**RECORD SET**
===== src/hw/rtl/frag_rx_pkg.sv =====
package frag_rx_pkg;

    localparam int MAX_FRAGMENTS = 4096;
    localparam int MAX_DATAGRAM  = 2048;

    localparam int DATA_W   = 8;
    localparam int FIELD_W  = 16;
    localparam int FRAG_W   = 13;
    localparam int INDEX_W  = 11;
    localparam int FB_W     = 11;
    localparam int OFFSET_W = 22;
    localparam int KIND_W   = 3;
    localparam int TDATA_W  = 48;

    localparam int FRAG_LIMIT  = (MAX_FRAGMENTS > 8191) ? 8191 : MAX_FRAGMENTS;
    localparam int PAYLOAD_CAP = (MAX_DATAGRAM - 1 > 2047) ? 2047 : MAX_DATAGRAM - 1;

    localparam logic [FB_W-1:0]    FB_RESET     = 11'd1000;
    localparam logic [DATA_W-1:0]  COLON        = 8'h3A;
    localparam logic [DATA_W-1:0]  NUL          = 8'h00;
    localparam logic [DATA_W-1:0]  DIGIT_ZERO   = 8'h30;
    localparam logic [DATA_W-1:0]  DIGIT_NINE   = 8'h39;
    localparam logic [FIELD_W-1:0] FIELD_MAX    = 16'hFFFF;
    localparam logic [FRAG_W-1:0]  FRAG_NUM_MAX = 13'h1FFF;

    localparam logic [KIND_W-1:0] KIND_NAME    = 3'd0;
    localparam logic [KIND_W-1:0] KIND_PAYLOAD = 3'd1;
    localparam logic [KIND_W-1:0] KIND_ACK     = 3'd2;
    localparam logic [KIND_W-1:0] KIND_DUP     = 3'd3;
    localparam logic [KIND_W-1:0] KIND_NACK    = 3'd4;
    localparam logic [KIND_W-1:0] KIND_INVALID = 3'd5;
    localparam logic [KIND_W-1:0] KIND_SIZE    = 3'd6;

    typedef enum logic [2:0] {
        PH_TOTAL,
        PH_FRAG,
        PH_SIZE,
        PH_NAME,
        PH_PAYLOAD,
        PH_DISCARD
    } phase_t;

    typedef struct packed {
        logic [KIND_W-1:0]   kind;
        logic [DATA_W-1:0]   byte_value;
        logic [OFFSET_W-1:0] file_offset;
        logic [FRAG_W-1:0]   fragment_number;
        logic                file_done;
    } result_t;

endpackage


===== src/hw/rtl/fragment_receiver_with_ack_core.sv =====
// Fragment receiver core.
// The s_ channel takes one datagram byte per item in s_tdata; s_tlast marks the
// final byte of a datagram of the form total:frag:size:name:payload.
// The m_ channel gives at most one result item per input byte: m_tuser holds the
// kind, m_tdata the byte, file offset and fragment number, and m_tlast flags the
// item that completes the file.
// The fragment length for all but the last fragment is set through cfg_we and
// cfg_wdata while no item is in flight.
// A result passes from the input register, where the accepted item waits, to the output
// register, written by the parse and header check, and can be taken from there.
// Throughput is one item per cycle while the skid register is empty, set by the per-byte
// update of the parser state and the payload offset multiply-add.
// When the receiver stalls, a one-entry skid register takes the next result and
// s_tready drops once the skid register is full and the input register holds an item.
// Reset clears the parser, the session and both output stages, and sets the
// fragment length to 1000.
module fragment_receiver_with_ack_core (
    input  logic        aclk,
    input  logic        aresetn,
    input  logic        s_tvalid,
    output logic        s_tready,
    input  logic [7:0]  s_tdata,   // data_byte
    input  logic        s_tlast,
    output logic        m_tvalid,
    input  logic        m_tready,
    output logic [47:0] m_tdata,   // byte_value, file_offset, fragment_number, zero fill
    output logic [2:0]  m_tuser,   // kind
    output logic        m_tlast,
    input  logic        cfg_we,
    input  logic [10:0] cfg_wdata
);

    logic                                 in_valid_reg, in_valid_next;
    logic [frag_rx_pkg::DATA_W-1:0]       in_byte_reg;
    logic                                 in_last_reg;

    logic [frag_rx_pkg::FB_W-1:0]         fb_reg;

    frag_rx_pkg::phase_t                  phase_reg, phase_next;
    logic [frag_rx_pkg::FIELD_W-1:0]      total_reg, total_next;
    logic [frag_rx_pkg::FIELD_W-1:0]      frag_reg, frag_next;
    logic [frag_rx_pkg::FIELD_W-1:0]      size_reg, size_next;
    logic                                 frozen_reg, frozen_next;
    logic                                 name_seen_reg, name_seen_next;
    logic                                 active_reg, active_next;
    logic [frag_rx_pkg::FRAG_W-1:0]       sess_total_reg, sess_total_next;
    logic [frag_rx_pkg::FRAG_W-1:0]       last_in_order_reg, last_in_order_next;
    logic [frag_rx_pkg::INDEX_W-1:0]      idx_reg, idx_next;
    logic                                 writing_reg, writing_next;

    logic                                 out_valid_reg, out_valid_next;
    frag_rx_pkg::result_t                 out_reg, out_next;
    logic                                 skid_valid_reg, skid_valid_next;
    frag_rx_pkg::result_t                 skid_reg, skid_next;

    logic                                 advance;
    logic                                 pop;
    logic                                 res_valid;
    frag_rx_pkg::result_t                 res;

    logic                                 is_digit;
    logic [frag_rx_pkg::FIELD_W-1:0]      acc_src;
    logic [19:0]                          acc_wide;
    logic [frag_rx_pkg::FIELD_W-1:0]      acc_value;

    logic                                 hdr_valid;
    logic [frag_rx_pkg::FRAG_W-1:0]       eff_total;
    logic [frag_rx_pkg::FRAG_W-1:0]       eff_last;
    logic [frag_rx_pkg::FRAG_W:0]         eff_last_inc;
    logic [frag_rx_pkg::FRAG_W-1:0]       frag_number;

    logic [frag_rx_pkg::INDEX_W:0]        idx_ext;
    logic [frag_rx_pkg::INDEX_W:0]        idx_inc;
    logic                                 pay_in_range;
    logic                                 pay_last;
    logic [frag_rx_pkg::FRAG_W-1:0]       frag_m1;
    logic [23:0]                          product;
    logic [23:0]                          offset_sum;

    assign pop      = out_valid_reg && m_tready;
    assign advance  = in_valid_reg && !skid_valid_reg;
    assign s_tready = !in_valid_reg || !skid_valid_reg;

    assign m_tvalid = out_valid_reg;
    assign m_tuser  = out_reg.kind;
    assign m_tlast  = out_reg.file_done;
    assign m_tdata  = {5'd0, out_reg.fragment_number, out_reg.file_offset,
                       out_reg.byte_value};

    // Decimal accumulation with saturation.
    assign is_digit = (in_byte_reg >= frag_rx_pkg::DIGIT_ZERO) &&
                      (in_byte_reg <= frag_rx_pkg::DIGIT_NINE);

    always_comb begin
        case (phase_reg)
            frag_rx_pkg::PH_TOTAL: acc_src = total_reg;
            frag_rx_pkg::PH_FRAG:  acc_src = frag_reg;
            default:               acc_src = size_reg;
        endcase
    end

    assign acc_wide  = {acc_src, 3'd0} + {3'd0, acc_src, 1'b0} +
                       20'(in_byte_reg - frag_rx_pkg::DIGIT_ZERO);
    assign acc_value = (frozen_reg || !is_digit) ? acc_src :
                       (acc_wide > 20'(frag_rx_pkg::FIELD_MAX)) ? frag_rx_pkg::FIELD_MAX :
                       acc_wide[frag_rx_pkg::FIELD_W-1:0];

    // Header check.
    assign hdr_valid = name_seen_reg &&
                       (total_reg >= 16'd1) &&
                       (total_reg <= 16'(frag_rx_pkg::FRAG_LIMIT)) &&
                       (frag_reg >= 16'd1) &&
                       (frag_reg <= total_reg) &&
                       (!active_reg || (frag_reg <= 16'(sess_total_reg)));
    assign eff_total    = active_reg ? sess_total_reg : total_reg[frag_rx_pkg::FRAG_W-1:0];
    assign eff_last     = active_reg ? last_in_order_reg : '0;
    assign eff_last_inc = {1'b0, eff_last} + 14'd1;
    assign frag_number  = (frag_reg > 16'(frag_rx_pkg::FRAG_NUM_MAX)) ?
                          frag_rx_pkg::FRAG_NUM_MAX : frag_reg[frag_rx_pkg::FRAG_W-1:0];

    // Payload position.
    assign idx_ext      = {1'b0, idx_reg};
    assign idx_inc      = idx_ext + 12'd1;
    assign pay_in_range = (16'(idx_reg) < size_reg) &&
                          (idx_ext < 12'(frag_rx_pkg::PAYLOAD_CAP));
    assign pay_last     = (16'(idx_inc) >= size_reg) ||
                          (idx_inc >= 12'(frag_rx_pkg::PAYLOAD_CAP)) || in_last_reg;
    assign frag_m1      = frag_reg[frag_rx_pkg::FRAG_W-1:0] - 13'd1;
    assign product      = 24'(frag_m1) * 24'(fb_reg);
    assign offset_sum   = product + 24'(idx_reg);

    always_comb begin
        phase_next         = phase_reg;
        total_next         = total_reg;
        frag_next          = frag_reg;
        size_next          = size_reg;
        frozen_next        = frozen_reg;
        name_seen_next     = name_seen_reg;
        active_next        = active_reg;
        sess_total_next    = sess_total_reg;
        last_in_order_next = last_in_order_reg;
        idx_next           = idx_reg;
        writing_next       = writing_reg;
        res_valid          = 1'b0;
        res                = '0;
        res.fragment_number = frag_number;

        if (advance) begin
            if (phase_reg inside {frag_rx_pkg::PH_TOTAL, frag_rx_pkg::PH_FRAG,
                                  frag_rx_pkg::PH_SIZE, frag_rx_pkg::PH_NAME}) begin
                if ((in_byte_reg == frag_rx_pkg::NUL) ||
                    (in_last_reg && !(phase_reg == frag_rx_pkg::PH_NAME &&
                                      in_byte_reg == frag_rx_pkg::COLON))) begin
                    active_next        = 1'b0;
                    sess_total_next    = '0;
                    last_in_order_next = '0;
                    res_valid          = 1'b1;
                    res.kind           = frag_rx_pkg::KIND_INVALID;
                    phase_next         = frag_rx_pkg::PH_DISCARD;
                end else if (phase_reg == frag_rx_pkg::PH_NAME) begin
                    res_valid = 1'b1;
                    if (in_byte_reg == frag_rx_pkg::COLON) begin
                        phase_next = frag_rx_pkg::PH_DISCARD;
                        if (!hdr_valid) begin
                            active_next        = 1'b0;
                            sess_total_next    = '0;
                            last_in_order_next = '0;
                            res.kind           = frag_rx_pkg::KIND_INVALID;
                        end else begin
                            active_next     = 1'b1;
                            sess_total_next = eff_total;
                            last_in_order_next = eff_last;
                            if (frag_reg <= 16'(eff_last)) begin
                                res.kind = frag_rx_pkg::KIND_DUP;
                            end else if (frag_reg != 16'(eff_last_inc)) begin
                                res.kind = frag_rx_pkg::KIND_NACK;
                            end else if ((frag_reg != 16'(eff_total)) &&
                                         (size_reg != 16'(fb_reg))) begin
                                active_next        = 1'b0;
                                sess_total_next    = '0;
                                last_in_order_next = '0;
                                res.kind           = frag_rx_pkg::KIND_SIZE;
                            end else begin
                                res.kind           = frag_rx_pkg::KIND_ACK;
                                phase_next         = frag_rx_pkg::PH_PAYLOAD;
                                idx_next           = '0;
                                writing_next       = (size_reg != '0) && !in_last_reg;
                                last_in_order_next =
                                    eff_last_inc[frag_rx_pkg::FRAG_W-1:0];
                                if (!writing_next &&
                                    (eff_last_inc[frag_rx_pkg::FRAG_W-1:0] == eff_total)) begin
                                    active_next        = 1'b0;
                                    sess_total_next    = '0;
                                    last_in_order_next = '0;
                                    res.file_done      = 1'b1;
                                end
                            end
                        end
                    end else begin
                        name_seen_next = 1'b1;
                        res.kind       = frag_rx_pkg::KIND_NAME;
                        res.byte_value = in_byte_reg;
                    end
                end else if (in_byte_reg == frag_rx_pkg::COLON) begin
                    frozen_next = 1'b0;
                    case (phase_reg)
                        frag_rx_pkg::PH_TOTAL: phase_next = frag_rx_pkg::PH_FRAG;
                        frag_rx_pkg::PH_FRAG:  phase_next = frag_rx_pkg::PH_SIZE;
                        default:               phase_next = frag_rx_pkg::PH_NAME;
                    endcase
                end else begin
                    frozen_next = frozen_reg || !is_digit;
                    case (phase_reg)
                        frag_rx_pkg::PH_TOTAL: total_next = acc_value;
                        frag_rx_pkg::PH_FRAG:  frag_next  = acc_value;
                        default:               size_next  = acc_value;
                    endcase
                end
            end else if (phase_reg == frag_rx_pkg::PH_PAYLOAD && writing_reg) begin
                if (pay_in_range) begin
                    res_valid       = 1'b1;
                    res.kind        = frag_rx_pkg::KIND_PAYLOAD;
                    res.byte_value  = in_byte_reg;
                    res.file_offset = offset_sum[frag_rx_pkg::OFFSET_W-1:0];
                    idx_next        = idx_inc[frag_rx_pkg::INDEX_W-1:0];
                    if (pay_last) begin
                        writing_next = 1'b0;
                        if (active_reg && (last_in_order_reg == sess_total_reg)) begin
                            res.file_done      = 1'b1;
                            active_next        = 1'b0;
                            sess_total_next    = '0;
                            last_in_order_next = '0;
                        end
                    end
                end else begin
                    writing_next = 1'b0;
                end
            end

            if (in_last_reg) begin
                phase_next     = frag_rx_pkg::PH_TOTAL;
                total_next     = '0;
                frag_next      = '0;
                size_next      = '0;
                frozen_next    = 1'b0;
                name_seen_next = 1'b0;
                idx_next       = '0;
                writing_next   = 1'b0;
            end
        end
    end

    always_comb begin
        in_valid_next   = in_valid_reg;
        out_valid_next  = out_valid_reg;
        out_next        = out_reg;
        skid_valid_next = skid_valid_reg;
        skid_next       = skid_reg;

        if (s_tvalid && s_tready) begin
            in_valid_next = 1'b1;
        end else if (advance) begin
            in_valid_next = 1'b0;
        end

        if (skid_valid_reg) begin
            if (pop) begin
                out_next        = skid_reg;
                skid_valid_next = 1'b0;
            end
        end else if (res_valid) begin
            if (!out_valid_reg || pop) begin
                out_next       = res;
                out_valid_next = 1'b1;
            end else begin
                skid_next       = res;
                skid_valid_next = 1'b1;
            end
        end else if (pop) begin
            out_valid_next = 1'b0;
        end
    end

    always_ff @(posedge aclk) begin
        in_byte_reg <= (s_tvalid && s_tready) ? s_tdata : in_byte_reg;
        in_last_reg <= (s_tvalid && s_tready) ? s_tlast : in_last_reg;
        out_reg     <= out_next;
        skid_reg    <= skid_next;
        if (!aresetn) begin
            in_valid_reg      <= 1'b0;
            out_valid_reg     <= 1'b0;
            skid_valid_reg    <= 1'b0;
            fb_reg            <= frag_rx_pkg::FB_RESET;
            phase_reg         <= frag_rx_pkg::PH_TOTAL;
            total_reg         <= '0;
            frag_reg          <= '0;
            size_reg          <= '0;
            frozen_reg        <= 1'b0;
            name_seen_reg     <= 1'b0;
            active_reg        <= 1'b0;
            sess_total_reg    <= '0;
            last_in_order_reg <= '0;
            idx_reg           <= '0;
            writing_reg       <= 1'b0;
        end else begin
            in_valid_reg      <= in_valid_next;
            out_valid_reg     <= out_valid_next;
            skid_valid_reg    <= skid_valid_next;
            fb_reg            <= cfg_we ? cfg_wdata : fb_reg;
            phase_reg         <= phase_next;
            total_reg         <= total_next;
            frag_reg          <= frag_next;
            size_reg          <= size_next;
            frozen_reg        <= frozen_next;
            name_seen_reg     <= name_seen_next;
            active_reg        <= active_next;
            sess_total_reg    <= sess_total_next;
            last_in_order_reg <= last_in_order_next;
            idx_reg           <= idx_next;
            writing_reg       <= writing_next;
        end
    end

    a_skid_behind_out: assert property (@(posedge aclk) disable iff (!aresetn)
        skid_valid_reg |-> out_valid_reg)
        else $error("skid register holds an item while the output register is empty");

    a_writing_in_payload: assert property (@(posedge aclk) disable iff (!aresetn)
        writing_reg |-> (phase_reg == frag_rx_pkg::PH_PAYLOAD))
        else $error("payload write active outside the payload phase");

    a_session_counts: assert property (@(posedge aclk) disable iff (!aresetn)
        active_reg |-> (sess_total_reg != '0) && (last_in_order_reg <= sess_total_reg))
        else $error("session fragment count out of range");

    a_done_kind: assert property (@(posedge aclk) disable iff (!aresetn)
        (m_tvalid && m_tlast) |->
            (m_tuser == frag_rx_pkg::KIND_PAYLOAD) || (m_tuser == frag_rx_pkg::KIND_ACK))
        else $error("file completion flagged on an item that is neither payload nor ack");

endmodule


===== config.mk =====
export PLATFORM = sky130hd
export DESIGN_NAME = fragment_receiver_with_ack_core
export DESIGN_NICKNAME = d
export VERILOG_FILES = /design/src/hw/rtl/frag_rx_pkg.sv /design/src/hw/rtl/fragment_receiver_with_ack_core.sv
export SDC_FILE = /design/constraint.sdc
export NUM_CORES = 1
export LEC_CHECK = 0
export ABC_AREA = 1
export BUFFER_PORTS_ARGS = -buffer_cell sky130_fd_sc_hd__buf_2
export CAP_MARGIN = 20
export CORE_ASPECT_RATIO = 1.75
export CORE_UTILIZATION = 40
export CTS_CLUSTER_SIZE = 14
export DETAILED_ROUTE_END_ITERATION = 8
export MAX_ROUTING_LAYER = met4
export SYNTH_ARGS = -nofsm -noshare
export SYNTH_HDL_FRONTEND = slang
export SYNTH_SLANG_ARGS = --single-unit
export TNS_END_PERCENT = 50

===== constraint.sdc =====
create_clock -name aclk -period 11 [get_ports aclk]
set_input_delay 2.2 -clock aclk [delete_from_list [all_inputs] [get_ports aclk]]
set_output_delay 2.2 -clock aclk [all_outputs]
set_load 0.05 [all_outputs]

Yosys cells after proc, flatten, opt, wreduce, memory -nomap -nowiden
Index checks and enable logic that the tools add are counted.

cells by class
  add/sub/neg operators = 7
  multipliers = 1
  order comparisons = 14
  eq/ne operators = 26
  mux-type cells = 150
  bitwise logic cells = 2
  reductions and logical operators = 64

operators by type and width
  cell                    number
  $mux W13                25
  $mux W16                20
  $mux W47                4
  $mux W11                13
  $mux W1                 68
  $mux W31                2
  $mux W3                 12
  $mux W33                1
  $ge A16 B1 Y1 const B   2
  $le A16 B13 Y1          2
  $pmux W16 S2            1
  $eq A13 B13 Y1          2
  $reduce_bool A2 Y1      12
  $add A22 B11 Y22        1
  $mul A13 B11 Y22        1
  $mux W22                1
  $add A19 B17 Y20        1
  $add A20 B20 Y20        1
  $gt A20 B16 Y1 const B  1
  $reduce_and A10 Y1      2
  $ne A3 B3 Y1 const B    6
  $reduce_and A6 Y1       3
  $logic_and A1 B1 Y1     17
  $ge A12 B16 Y1          1
  other kinds (39)        65

word-level totals
  register bits = 209
  bits of input ports = 25

Depth between registers and ports, before layout
Gate-level depths: netlist of run 1.

  depth in word-level cells = 17
  mapped depth = 30

Least setup slack after synthesis of run 1
OpenSTA, ideal clock, no wires.

  kind = register to register
  from = register frag_reg[0] (netlist name)
  to = register out_reg (netlist bit m_tdata[27]), data pin
  library setup time = 0.267 ns
  arrival time = 5.903 ns
  path slack = 4.831 ns
  cell stages (with the launch flop) = 29
  clock period less this slack = 6.169 ns
  cells stage by stage = dfxtp_1 -> inv_1 -> clkbuf_1 -> ha_1 -> nand2_1 -> inv_1 -> nand2_1 -> nor3_1 -> or2_2 -> nand2_1 -> inv_1 -> nand2_1 -> fa_1 -> fa_1 -> inv_1 -> fa_1 -> fa_1 -> inv_1 -> fa_1 -> inv_1 -> ha_1 -> nand2_1 -> nor3_1 -> nand2_1 -> o211ai_1 -> a21oi_1 -> o21ai_0 -> xor2_1 -> o21ai_0

RTL lines
  item                    line                                    text
  from (decl)             fragment_receiver_with_ack_core.sv:41   logic [frag_rx_pkg::FIELD_W-1:0] frag_reg, frag_next;
  from (signal assigned)  fragment_receiver_with_ack_core.sv:312  frag_reg <= frag_next;
  to (signal assigned)    fragment_receiver_with_ack_core.sv:287  out_reg <= out_next;
  to (decl)               fragment_receiver_with_ack_core.sv:52   frag_rx_pkg::result_t out_reg, out_next;

==> results of run 1 <==
worst min-delay path, cell delays in order, from the launching register on:
cell and delay, ns:
dfxtp_1 0.31, nand2_1 0.06, a21oi_1 0.06
cells by family (layout without fill, tap and decap cells):
group | Yosys count | count (layout) | share of synthesized area
buffers and inverters | 471 | 518 | 0.0979
XOR/XNOR | 61 | 61 | 0.0280
adder cells (fa/ha/maj) | 271 | 271 | 0.226
AO/OA/AOI/OAI | 426 | 426 | 0.124
flip-flops | 209 | 209 | 0.273
AND/OR/NAND/NOR | 1110 | 1110 | 0.251
other | 1 | 5 | 0.000197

**DIRECTIONS FOR THIS TASK**
Using the listing, collect all lines in which the string "error" is found.

**RESPONSE AREA**
        else $error("skid register holds an item while the output register is empty");
        else $error("payload write active outside the payload phase");
        else $error("session fragment count out of range");
        else $error("file completion flagged on an item that is neither payload nor ack");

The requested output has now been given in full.